Estructura de LmrR, una proteína con un poro grande en su interfaz de dímero, que pueden unirse a antibióticos o reclutar sustratos para someterse a catálisis. Crédito:Clemens Mayer / Universidad de Groningen
Los químicos de la Universidad de Groningen han creado una nueva enzima con un aminoácido no natural como centro activo. Hicieron la enzima modificando una proteína de unión a antibióticos que normalmente actúa como un factor de transcripción bacteriano.

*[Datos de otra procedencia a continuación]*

==> config.mk <==
export PLATFORM = sky130hd
export DESIGN_NAME = cordic_sincos_pipe
export DESIGN_NICKNAME = d
export VERILOG_FILES = /design/src/rtl/cordic_sincos_pkg.sv /design/src/rtl/cordic_rst_sync.sv /design/src/rtl/cordic_fold.sv /design/src/rtl/cordic_stage.sv /design/src/rtl/cordic_post.sv /design/src/rtl/cordic_sincos_pipe.sv
export SDC_FILE = /design/constraint.sdc
export NUM_CORES = 2
export LEC_CHECK = 0
export ABC_AREA = 1
export BUFFER_PORTS_ARGS = -buffer_cell sky130_fd_sc_hd__buf_4
export CAP_MARGIN = 20
export CORE_MARGIN = 10
export CORE_UTILIZATION = 50
export CTS_CLUSTER_SIZE = 40
export DETAILED_ROUTE_END_ITERATION = 7
export HOLD_SLACK_MARGIN = 0.08
export PLACE_DENSITY = 0.76
export SLEW_MARGIN = 25
export SYNTH_ARGS = -nofsm -noshare
export SYNTH_HDL_FRONTEND = slang
export SYNTH_SLANG_ARGS = --single-unit
==> constraint.sdc <==
create_clock -name clk -period 32.9 [get_ports clk]
set_input_delay 6.58 -clock clk [delete_from_list [all_inputs] [get_ports clk]]
set_output_delay 6.58 -clock clk [all_outputs]
set_load 0.03 [all_outputs]
==> src/rtl/cordic_sincos_pkg.sv <==
package cordic_sincos_pkg;

  // inverse of the accumulated circular CORDIC gain
  localparam real GAIN_INV = 0.6072529350;

  // arctangent of 2^-i, expressed where pi equals 2^19
  function automatic longint atan_c19(input int i);
    longint c;
    case (i)
      0:  c = 131072;
      1:  c = 77376;
      2:  c = 40884;
      3:  c = 20753;
      4:  c = 10417;
      5:  c = 5213;
      6:  c = 2607;
      7:  c = 1304;
      8:  c = 652;
      9:  c = 326;
      10: c = 163;
      11: c = 81;
      12: c = 41;
      13: c = 20;
      14: c = 10;
      15: c = 5;
      default: c = (i > 40) ? 64'sd0 : (longint'(166886) >>> i);
    endcase
    return c;
  endfunction

  // same constant rescaled so that pi equals 2^(zw-1)
  function automatic longint atan_fix(input int i, input int zw);
    longint c;
    c = atan_c19(i);
    if (zw >= 20) return c <<< (zw - 20);
    else          return c >>> (20 - zw);
  endfunction

endpackage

Otras modificaciones del sitio reactivo pueden crear diferentes enzimas para su uso en síntesis química. Se publicó una descripción de la nueva enzima en Química de la naturaleza el 2 de julio.
La industria química está trabajando duro para reemplazar los procesos convencionales, que puede utilizar sustancias químicas tóxicas o mucha energía, con alternativas más amigables con el medio ambiente. Una alternativa popular son las enzimas, que suelen funcionar en agua a temperaturas moderadas. Sin embargo, el número de reacciones catalizadas por enzimas naturales es limitado en comparación con lo que está disponible en química. "Es por eso que el diseño de enzimas realmente ha despegado en los últimos años, ", dice el profesor de química biomolecular de la Universidad de Groningen, Gerard Roelfes.
Mayor catálisis
Las enzimas se pueden diseñar de diferentes formas. Todavía, hasta aquí, sólo se han utilizado los 20 aminoácidos naturales para crear el sitio activo de las enzimas. Esto limita el número de reacciones que pueden realizar estas enzimas diseñadas, Roelfes sostiene:"Creemos que la incorporación de aminoácidos no estándar en las proteínas podría expandir significativamente el repertorio de enzimas de diseño".

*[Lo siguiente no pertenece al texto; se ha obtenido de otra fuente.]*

$ cat src/rtl/tbu_pkg.sv
package tbu_pkg;
    localparam int ADDR_W = 3;

    typedef enum logic [1:0] {
        MODE_UP     = 2'd0,
        MODE_DOWN   = 2'd1,
        MODE_CENTER = 2'd2,
        MODE_RSVD   = 2'd3
    } cnt_mode_e;

    typedef struct packed {
        logic      arpe;
        cnt_mode_e mode;
        logic      run;
    } ctrl_t;

    localparam logic [ADDR_W-1:0] A_CTRL = 3'd0;
    localparam logic [ADDR_W-1:0] A_STAT = 3'd1;
    localparam logic [ADDR_W-1:0] A_CNT  = 3'd2;
    localparam logic [ADDR_W-1:0] A_PSC  = 3'd3;
    localparam logic [ADDR_W-1:0] A_ARR  = 3'd4;

    localparam int B_RUN   = 0;
    localparam int B_MODE  = 1;
    localparam int B_ARPE  = 3;
    localparam int B_FORCE = 4;
    localparam int B_DIR   = 5;
endpackage

$ cat src/rtl/tbu_regs.sv
module tbu_regs
    import tbu_pkg::*;
#(
    parameter int CNT_W = 16,
    parameter int PSC_W = 16
) (
    input  logic              clk,
    input  logic              rst_n,
    input  logic [ADDR_W-1:0] addr,
    input  logic              wr,
    input  logic [CNT_W-1:0]  wdata,
    input  logic              evt,
    output ctrl_t             ctrl,
    output logic [PSC_W-1:0]  psc_pre,
    output logic [CNT_W-1:0]  arr_pre,
    output logic              uif,
    output logic              force_upd,
    output logic              cnt_wr,
    output logic              arr_wr
);
    typedef struct packed {
        ctrl_t            ctrl;
        logic [PSC_W-1:0] psc;
        logic [CNT_W-1:0] arr;
        logic             uif;
    } state_t;

    state_t st_d, st_q;

    always_comb begin
        st_d = st_q;
        if (wr && addr == A_CTRL) begin
            st_d.ctrl.run  = wdata[B_RUN];
            st_d.ctrl.mode = cnt_mode_e'(wdata[B_MODE +: 2]);
            st_d.ctrl.arpe = wdata[B_ARPE];
        end
        if (wr && addr == A_PSC) st_d.psc = wdata[PSC_W-1:0];
        if (wr && addr == A_ARR) st_d.arr = wdata;
        if (wr && addr == A_STAT && !wdata[0]) st_d.uif = 1'b0;
        if (evt) st_d.uif = 1'b1;
    end

    always_ff @(posedge clk or negedge rst_n) begin
        if (!rst_n) begin
            st_q     <= '0;
            st_q.arr <= '1;
        end else begin
            st_q <= st_d;
        end
    end

    assign ctrl      = st_q.ctrl;
    assign psc_pre   = st_q.psc;
    assign arr_pre   = st_q.arr;
    assign uif       = st_q.uif;
    assign force_upd = wr && addr == A_CTRL && wdata[B_FORCE];
    assign cnt_wr    = wr && addr == A_CNT;
    assign arr_wr    = wr && addr == A_ARR;
endmodule

$ cat src/rtl/tbu_prescaler.sv
module tbu_prescaler #(
    parameter int PSC_W = 16
) (
    input  logic             clk,
    input  logic             rst_n,
    input  logic             run,
    input  logic             evt,
    input  logic [PSC_W-1:0] psc_pre,
    output logic             tick
);
    typedef struct packed {
        logic [PSC_W-1:0] pcnt;
        logic [PSC_W-1:0] act;
    } state_t;

    state_t st_d, st_q;

    assign tick = run && (st_q.pcnt == st_q.act);

    always_comb begin
        st_d = st_q;
        if (evt) begin
            st_d.pcnt = '0;
            st_d.act  = psc_pre;
        end else if (tick) begin
            st_d.pcnt = '0;
        end else if (run) begin
            st_d.pcnt = st_q.pcnt + 1'b1;
        end
    end

    always_ff @(posedge clk or negedge rst_n) begin
        if (!rst_n) st_q <= '0;
        else        st_q <= st_d;
    end
endmodule

$ cat src/rtl/tbu_counter.sv
module tbu_counter
    import tbu_pkg::*;
#(
    parameter int CNT_W = 16
) (
    input  logic             clk,
    input  logic             rst_n,
    input  ctrl_t            ctrl,
    input  logic             tick,
    input  logic             force_upd,
    input  logic             cnt_wr,
    input  logic             arr_wr,
    input  logic [CNT_W-1:0] wdata,
    input  logic [CNT_W-1:0] arr_pre,
    output logic [CNT_W-1:0] cnt,
    output logic [CNT_W-1:0] arr_act,
    output logic             dir_down,
    output logic             evt
);
    typedef struct packed {
        logic [CNT_W-1:0] cnt;
        logic [CNT_W-1:0] arr;
        logic             dir;
    } state_t;

    state_t st_d, st_q;
    logic hit;
    logic [CNT_W:0] nxt_up;

    assign nxt_up = {1'b0, st_q.cnt} + 1'b1;

    always_comb begin
        unique case (ctrl.mode)
            MODE_DOWN:   hit = (st_q.cnt == '0);
            MODE_CENTER: hit = st_q.dir ? (st_q.cnt <= CNT_W'(1))
                                        : (nxt_up >= {1'b0, st_q.arr});
            default:     hit = (st_q.cnt >= st_q.arr);
        endcase
    end

    assign evt = force_upd | (tick & ~cnt_wr & hit);

    always_comb begin
        st_d = st_q;
        if (evt) st_d.arr = arr_pre;
        if (arr_wr && !ctrl.arpe) st_d.arr = wdata;
        if (force_upd) begin
            st_d.cnt = (ctrl.mode == MODE_DOWN) ? arr_pre : '0;
            st_d.dir = (ctrl.mode == MODE_DOWN);
        end else if (cnt_wr) begin
            st_d.cnt = wdata;
        end else if (tick) begin
            unique case (ctrl.mode)
                MODE_DOWN: st_d.cnt = hit ? arr_pre : st_q.cnt - 1'b1;
                MODE_CENTER: begin
                    if (!st_q.dir) begin
                        if (hit) begin
                            st_d.cnt = st_q.arr;
                            st_d.dir = 1'b1;
                        end else begin
                            st_d.cnt = st_q.cnt + 1'b1;
                        end
                    end else begin
                        if (hit) begin
                            st_d.cnt = '0;
                            st_d.dir = 1'b0;
                        end else begin
                            st_d.cnt = st_q.cnt - 1'b1;
                        end
                    end
                end
                default: st_d.cnt = hit ? '0 : st_q.cnt + 1'b1;
            endcase
        end
    end

    always_ff @(posedge clk or negedge rst_n) begin
        if (!rst_n) begin
            st_q     <= '0;
            st_q.arr <= '1;
        end else begin
            st_q <= st_d;
        end
    end

    assign cnt      = st_q.cnt;
    assign arr_act  = st_q.arr;
    assign dir_down = (ctrl.mode == MODE_DOWN) | ((ctrl.mode == MODE_CENTER) & st_q.dir);
endmodule

$ cat src/rtl/tbu_timebase.sv
module tbu_timebase
    import tbu_pkg::*;
#(
    parameter int CNT_W = 16,
    parameter int PSC_W = 16
) (
    input  logic              clk,
    input  logic              rst_n,
    input  logic [ADDR_W-1:0] reg_addr,
    input  logic              reg_wr,
    input  logic [CNT_W-1:0]  reg_wdata,
    output logic [CNT_W-1:0]  reg_rdata,
    output logic [CNT_W-1:0]  cnt_o,
    output logic              dir_o,
    output logic              upd_o,
    output logic              uif_o
);
    ctrl_t            ctrl_w;
    logic [PSC_W-1:0] psc_pre_w;
    logic [CNT_W-1:0] arr_pre_w;
    logic [CNT_W-1:0] arr_act_w;
    logic             force_w;
    logic             cnt_wr_w;
    logic             arr_wr_w;
    logic             tick_w;
    logic             evt_w;
    logic             upd_d, upd_q;

    tbu_regs #(.CNT_W(CNT_W), .PSC_W(PSC_W)) u_regs (
        .clk(clk), .rst_n(rst_n), .addr(reg_addr), .wr(reg_wr), .wdata(reg_wdata),
        .evt(evt_w), .ctrl(ctrl_w), .psc_pre(psc_pre_w), .arr_pre(arr_pre_w),
        .uif(uif_o), .force_upd(force_w), .cnt_wr(cnt_wr_w), .arr_wr(arr_wr_w)
    );

    tbu_prescaler #(.PSC_W(PSC_W)) u_psc (
        .clk(clk), .rst_n(rst_n), .run(ctrl_w.run), .evt(evt_w),
        .psc_pre(psc_pre_w), .tick(tick_w)
    );

    tbu_counter #(.CNT_W(CNT_W)) u_cnt (
        .clk(clk), .rst_n(rst_n), .ctrl(ctrl_w), .tick(tick_w), .force_upd(force_w),
        .cnt_wr(cnt_wr_w), .arr_wr(arr_wr_w), .wdata(reg_wdata), .arr_pre(arr_pre_w),
        .cnt(cnt_o), .arr_act(arr_act_w), .dir_down(dir_o), .evt(evt_w)
    );

    always_comb upd_d = evt_w;

    always_ff @(posedge clk or negedge rst_n) begin
        if (!rst_n) upd_q <= 1'b0;
        else        upd_q <= upd_d;
    end

    assign upd_o = upd_q;

    always_comb begin
        reg_rdata = '0;
        unique case (reg_addr)
            A_CTRL: begin
                reg_rdata[B_RUN]        = ctrl_w.run;
                reg_rdata[B_MODE +: 2]  = ctrl_w.mode;
                reg_rdata[B_ARPE]       = ctrl_w.arpe;
                reg_rdata[B_DIR]        = dir_o;
            end
            A_STAT:  reg_rdata[0] = uif_o;
            A_CNT:   reg_rdata = cnt_o;
            A_PSC:   reg_rdata = CNT_W'(psc_pre_w);
            A_ARR:   reg_rdata = arr_pre_w;
            default: reg_rdata = '0;
        endcase
    end
endmodule

$ cat config.mk
export PLATFORM = sky130hd
export DESIGN_NAME = tbu_timebase
export DESIGN_NICKNAME = d
export VERILOG_FILES = /design/src/rtl/tbu_pkg.sv /design/src/rtl/tbu_regs.sv /design/src/rtl/tbu_prescaler.sv /design/src/rtl/tbu_counter.sv /design/src/rtl/tbu_timebase.sv
export SDC_FILE = /design/constraint.sdc
export NUM_CORES = 1
export LEC_CHECK = 0
export CAP_MARGIN = 20
export CORE_AREA = 2 2 170 89
export DETAILED_ROUTE_END_ITERATION = 16
export DIE_AREA = 0 0 172 91
export DONT_BUFFER_PORTS = 1
export HOLD_SLACK_MARGIN = 0.1
export PLACE_DENSITY = 0.69
export SLEW_MARGIN = 20
export SYNTH_ARGS = -nofsm -noshare
export SYNTH_HDL_FRONTEND = slang
export SYNTH_HIERARCHICAL = 1
export SYNTH_SLANG_ARGS = --single-unit
$ cat constraint.sdc
create_clock -name clk -period 12.04 [get_ports clk]
set_input_delay 1.806 -clock clk [delete_from_list [all_inputs] [get_ports clk]]
set_output_delay 1.806 -clock clk [all_outputs]
set_load 0.01 [all_outputs]
After elaboration in Yosys (flattened, before gate mapping)

Cells that the tools add are included.

Register bits: 103
Bits of input ports: 22
Output and inout port bits: 35
Word-level logic and storage cells: 84

Add/sub/neg operators: 4
Magnitude comparators: 3
Equal/unequal tests: 8
Multiplexer cells: 31
Bitwise gates (word level): 6
Reduce and logical (&&, ||, !) cells: 20

Operators with widths:

| kind                                                             | number |
|---|---|
| 2-to-1 mux 16 bit                                                | 14 |
| adder 16 x 1 -> 16 bit (second input constant)                   | 2 |
| case mux 16 bit (2 select lines)                                 | 1 |
| case mux 10 bit (3 select lines)                                 | 1 |
| adder 16 x 1 -> 17 bit (second input constant)                   | 1 |
| greater-or-equal comparator 17 x 16 -> 1 bit                     | 1 |
| == test 16 bit                                                   | 1 |
| greater-or-equal comparator 16 bit                               | 1 |
| less-or-equal comparator 16 x 1 -> 1 bit (second input constant) | 1 |
| zero test 16 bit                                                 | 1 |
| subtractor 16 x 1 -> 16 bit (second input constant)              | 1 |
| case mux 3 bit (4 select lines)                                  | 1 |
| 2-to-1 mux 1 bit                                                 | 10 |
| logical AND 1 bit                                                | 9 |
| nonzero test 2 bit                                               | 4 |
| == test 3 x 2 -> 1 bit (second input constant)                   | 2 |
| nonzero test 3 bit                                               | 2 |
| case mux 1 bit (5 select lines)                                  | 1 |
| case mux 1 bit (4 select lines)                                  | 1 |
| AND 1 bit                                                        | 3 |
| == test 3 x 1 -> 1 bit (second input constant)                   | 1 |
| == test 3 bit (second input constant)                            | 1 |
| zero test 3 bit                                                  | 1 |
| case mux 1 bit (3 select lines)                                  | 1 |
| 8 further kinds                                                  | 10 |

Longest topological paths before layout

Gate-level depths: netlist of run 1.

Word-level depth: 10
Depth in mapped cells: 20

Cells and area by module

Netlist of run 1, hierarchy kept.

Modules (own cells, without submodules):

| module        | times used | cells an instance | area an instance (µm²) |
|---|---|---|---|
| tbu_counter   | 1          | 522               | 3996.3 |
| tbu_prescaler | 1          | 149               | 1712.9 |
| tbu_regs      | 1          | 85                | 1465.2 |
| tbu_timebase  | 1          | 51                | 451.7 |

Worst setup path after synthesis of run 1

No wires, ideal clock.

Kind: in2out
Start point: input port reg_addr[2]
End point: output port reg_rdata[10]
Data arrival time: 2.525 ns
Setup slack: 7.709 ns
Stages on the path: 4
Buffers on the path: 2
Path through: buf_2 nand2b_1 buf_2 o2bb2ai_1

Cells in the longest elaborated chain, start to end: 2
Elaborated cells between the ends (all ways): 4
Those cells by class: 3 x eq/ne; 1 x mux

RTL lines:

| item                                                    | RTL line           | source |
|---|---|---|
| start: declaration                                      | tbu_timebase.sv:9  | `input logic [ADDR_W-1:0] reg_addr,` |
| == test 3 bit or == test 3 x 2 -> 1 bit (tied branches) | tbu_timebase.sv:57 | `unique case (reg_addr)` |
| case mux 10 bit (3 select lines) *                      | tbu_timebase.sv:57 |  |
| end: declaration                                        | tbu_timebase.sv:12 | `output logic [CNT_W-1:0] reg_rdata,` |

Mark *: on every way between the ends. The rest lies on a longest branch, timed or not.

Final worst setup path of run 1

Start point: register u_cnt.st_q, in the netlist u_cnt/cnt[2]
End point: register u_psc/st_q[27] in the netlist's numbering

Cells in the longest elaborated chain, start to end: 7
Elaborated cells between the ends (all ways): 11
Those cells by class: 1 x add/sub; 3 x order compare; 3 x mux; 2 x bitwise; 2 x reduce/logical

RTL lines:

| item                                                                     | RTL line            | source |
|---|---|---|
| start: declaration                                                       | tbu_counter.sv:26   | `state_t st_d, st_q;` |
| start signal: assignment                                                 | tbu_counter.sv:82   | `st_q <= st_d;` |
| adder 16 x 1 -> 17 bit                                                   | tbu_counter.sv:30   | `assign nxt_up = {1'b0, st_q.cnt} + 1'b1;` |
| greater-or-equal comparator 17 x 16 -> 1 bit                             | tbu_counter.sv:36   | `: (nxt_up >= {1'b0, st_q.arr});` |
| 2-to-1 mux 1 bit                                                         | tbu_counter.sv:35   | `MODE_CENTER: hit = st_q.dir ? (st_q.cnt <= CNT_W'(1))` |
| case mux 1 bit (2 select lines) *                                        | tbu_counter.sv:33   | `unique case (ctrl.mode)` |
| AND 1 bit *                                                              | tbu_counter.sv:41   | `assign evt = force_upd \| (tick & ~cnt_wr & hit);` |
| bitwise OR 1 bit *                                                       | tbu_counter.sv:41   |  |
| via evt_w                                                                | tbu_timebase.sv:26  | `logic evt_w;` |
| nonzero test 3 bit (no source line) or 2-to-1 mux 16 bit (tied branches) | -                   |  |
| end signal: assignment                                                   | tbu_prescaler.sv:34 | `else st_q <= st_d;` |
| end: declaration                                                         | tbu_prescaler.sv:16 | `state_t st_d, st_q;` |

The timed path passes the listed nets; every way through them passes the cells marked *.
A chain may end at the register's enable or synchronous reset.

==> results of run 1 <==
## cell usage in the layout (no fill, tap or decap), types with 10 or more instances in the layout
| cell | n |
|---|---|
| dfrtp_1 | 71 |
| dfstp_2 | 32 |
| a31oi_1 | 26 |
| nand3_1 | 17 |
| inv_1 | 26 |
| nand2_1 | 46 |
| mux2_2 | 54 |
| or3_1 | 21 |
| mux2i_1 | 19 |
| nor2_1 | 44 |
| a211oi_1 | 15 |
| a22oi_1 | 15 |
| nor3_1 | 16 |
| xor2_1 | 14 |
| o21ai_0 | 46 |
| xnor2_1 | 34 |
| nand4_1 | 10 |
| a21oi_1 | 28 |
| buf_4 | 12 |
| ha_1 | 38 |
| o2bb2ai_1 | 12 |
## metal layers
metal / vias up / wire length, um
met5: - / 0
met4: 0 / 369
met3: 34 / 2842
met2: 389 / 9174
met1: 3144 / 10730
li1: 2817 / -
## worst max path at each step
stage                      start        endpoint  cells after the start
floorplan            reg_addr[2]   reg_rdata[10]                      4
global placement    u_cnt/cnt[2]  u_psc/st_q[27]                     16
detailed placement  u_cnt/cnt[2]  u_psc/st_q[27]                     16
CTS                 u_cnt/cnt[2]  u_psc/st_q[27]                     16
global route        u_cnt/cnt[0]  u_psc/st_q[24]                     17
finish              u_cnt/cnt[2]  u_psc/st_q[27]                     16
## through the flow
step | power (uW) | setup WS [ns] | cells | area (um2) | utilization, %
3_3_place_gp | 1309 | 6.693 | 924 | 7437 | 52.68
5_1_grt | 1746 | 5.973 | 940 | 7732 | 54.77
3_5_place_dp | 1327 | 6.556 | 924 | 7437 | 52.68
4_1_cts | 1623 | 6.525 | 940 | 7729 | 54.74
2_1_floorplan | 1162 | 7.709 | 791 | 7506 | -
6_report | 1645 | 6.376 | 940 | 7732 | 54.77
## power by group
part,switching (uW),internal [uW]
Combinational,372,308
Clock,145,145
Sequential,212,463
## final cells by class
type	instances	area [um2]
fillers	1283	6386
flip-flops and latches	103	2618
clock buffers	9	225.2
multi-input cells	585	4388
inverters	26	97.59
repair buffers	12	90.09
clock inverters	7	66.31
well taps	198	247.7
## critical path, stage by stage (launching register included)
cell	delay (ns)
dfrtp_1	0.73
nand4_1	0.29
nor3_1	0.74
and3_1	0.32
xor2_1	0.10
ha_1	0.31
and3_1	0.14
o21ai_0	0.07
a21o_1	0.18
a31o_2	0.23
a211o_1	0.51
a21oi_4	0.21
or2_2	0.68
o2111ai_1	0.37
nor4_1	0.34
xnor2_1	0.11
a211oi_1	0.22
## state kept, by name, indices dropped and copies added (netlist names)
name,cells
u_cnt/arr_act,16
u_cnt/cnt,16
u_regs/arr_pre,16
u_regs/psc_pre,16
upd_o,1
u_cnt/st_q,1
u_psc/st_q,32
u_regs/ctrl,4
u_regs/uif,1
==> impl_metrics.toml, run 1 <==
[run_status]
status = "finished clean"

[flow_run]
drv_cap = 0

[routing]
ant_nets = 0
firstDrtPassIters = 5
vias = 6384
wl_per_cell_um = 24.60
drc = 0
vias_per_cell = 6.791
drtIter0Drc = 815
wirelength_um = 23120

[clock_network]
cts_root_buf = "clkbuf_16"
cts_resized = 0
cts.sinks = 103
worstSkewPairLatency_ns = 0.35
clock_tree.htree_level_count = 3
ctsHoldBuffers = 0
post_cts_buffers = 0
cts_made_buffers = 9
clkTransAtPathRegs_ns = 0.08
clockBufferDepth = 2
cts_tree = "yes"

[critical_path]
worstPathMaxFanout = 39
regToRegStartpoint = "u_cnt/cnt[2]"
rrSetupSlack_ns = 6.38
start_kind = "register"
timing.rr.end = "u_psc/st_q[27]"
required_ns = 12.29
arrival_ns = 5.92
crit_type = "register to register"
end_kind = "register"
ff2ff_path_depth = 16

[timing]
fin_crit_sh_pct = 47.04
fin_setup_tns_ns = 0
period_needed_ns = 5.664
finalHoldWorstSlack_ns = 0.5353
hold_violations = 0
fmax_mhz = 176.6
setup_viol = 0
finalMaxSlewViolations = 0
rsz0062_at_grt = "no"
worstMarginPinSlew_ns = 0.9748
relSlewSlack_pct = 34.52
clock_skew_ns = 0.01271

[pwr]
power_density_mw_per_mm2 = 212.7
irDropWorstVdd_uv = 130.2
p_leak_uw = 0.003122

[cells_and_area]
insertedDiodeCount = 0
syn_to_final_growth_pct = 3.017
drive_above_1_share_pct = 18.87
nets = 797

[min_path]
hold_class = "register to register"
min_to = "u_psc/st_q[8]"
holdPathStages = 1
hp-start = "u_psc/st_q[8]"

[yosys]
syn-num-nets = 851
synth_warnings = 6
synth_cells = 791
netlist_area_mm2 = 0.007506
synth_area_per_cell_um2 = 9.489

[die]
die_h_um = 91
pin_count = 57
fp-row-count = 31
die_w_um = 172
initial_core_util_pct = 53.16
fp.coreArea_mm2 = 0.01412
die-area_mm2 = 0.01565

[grt]
grt.total_usage_pct = 30.31
grt_max_degree = 104
grtUsageMet1_pct = 46.37
grtUsageMet3_pct = 9.372
top_usage_layer = "met1"
antenna_found_initial = 0
grt_pass1_wl_um = 36070
met2_usage_pct = 41.06
grt-ovfl-total = 0
grt_pass1_vias = 6135

[placed_design]
port_buffers = 0
gp_congestion = 0.9982
dp_hpwl_um = 16900
Note: power is estimated with default switching activity, not from simulation.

Su equipo utilizó un factor de transcripción bacteriano como punto de partida para su diseño. La proteína LmrR es un regulador transcripcional en la bacteria Lactococcus lactis, que responde a los antibióticos; no cataliza reacciones químicas por sí mismo. Es un dímero en forma de rosquilla con una abertura central que une moléculas hidrófobas. Utilizando técnicas de código genético ampliado, Roelfes y sus colegas introdujeron el aminoácido no natural p-aminofenilalanina en la proteína de tal manera que la anilina de la cadena lateral estaba presente en la abertura central. "La anilina es un catalizador conocido en la síntesis química, pero no muy potente. Introduciéndolo en la proteína LmrR, aumento de la catálisis en casi tres órdenes de magnitud ".
Estructura de la proteína LmrR del poro. Cuando un aminoácido no natural, p-aminofenilalanina, se introduce en este poro, la actividad catalítica inherente de la cadena lateral de la anilina (estructura roja) aumenta en casi tres órdenes de magnitud para la formación de una hidrazona modelo. Crédito:Clemens Mayer / Universidad de Groningen
Diferentes reactividades
La nueva enzima une moléculas orgánicas formando una estructura de hidrazona, una reacción que se utiliza en biotecnología médica, por ejemplo, para acoplar fármacos a anticuerpos. "En nuestros experimentos, utilizamos una reacción que da un producto de color agradable, por lo que podríamos medir fácilmente la actividad de la nueva enzima ". Roelfes y su equipo ahora están modificando la abertura central para aumentar la eficiencia de la enzima y adaptarla a reacciones específicas.
"Hay muchas opciones para utilizar este diseño de enzima en la síntesis química, ", dice Roelfes" Y también podríamos introducir otros aminoácidos no naturales que tienen diferentes reactividades ". Combinando estas nuevas propiedades catalíticas con el sitio de unión promiscuo de la proteína LmrR, Roelfes confía en que se pueden crear muchas nuevas enzimas útiles.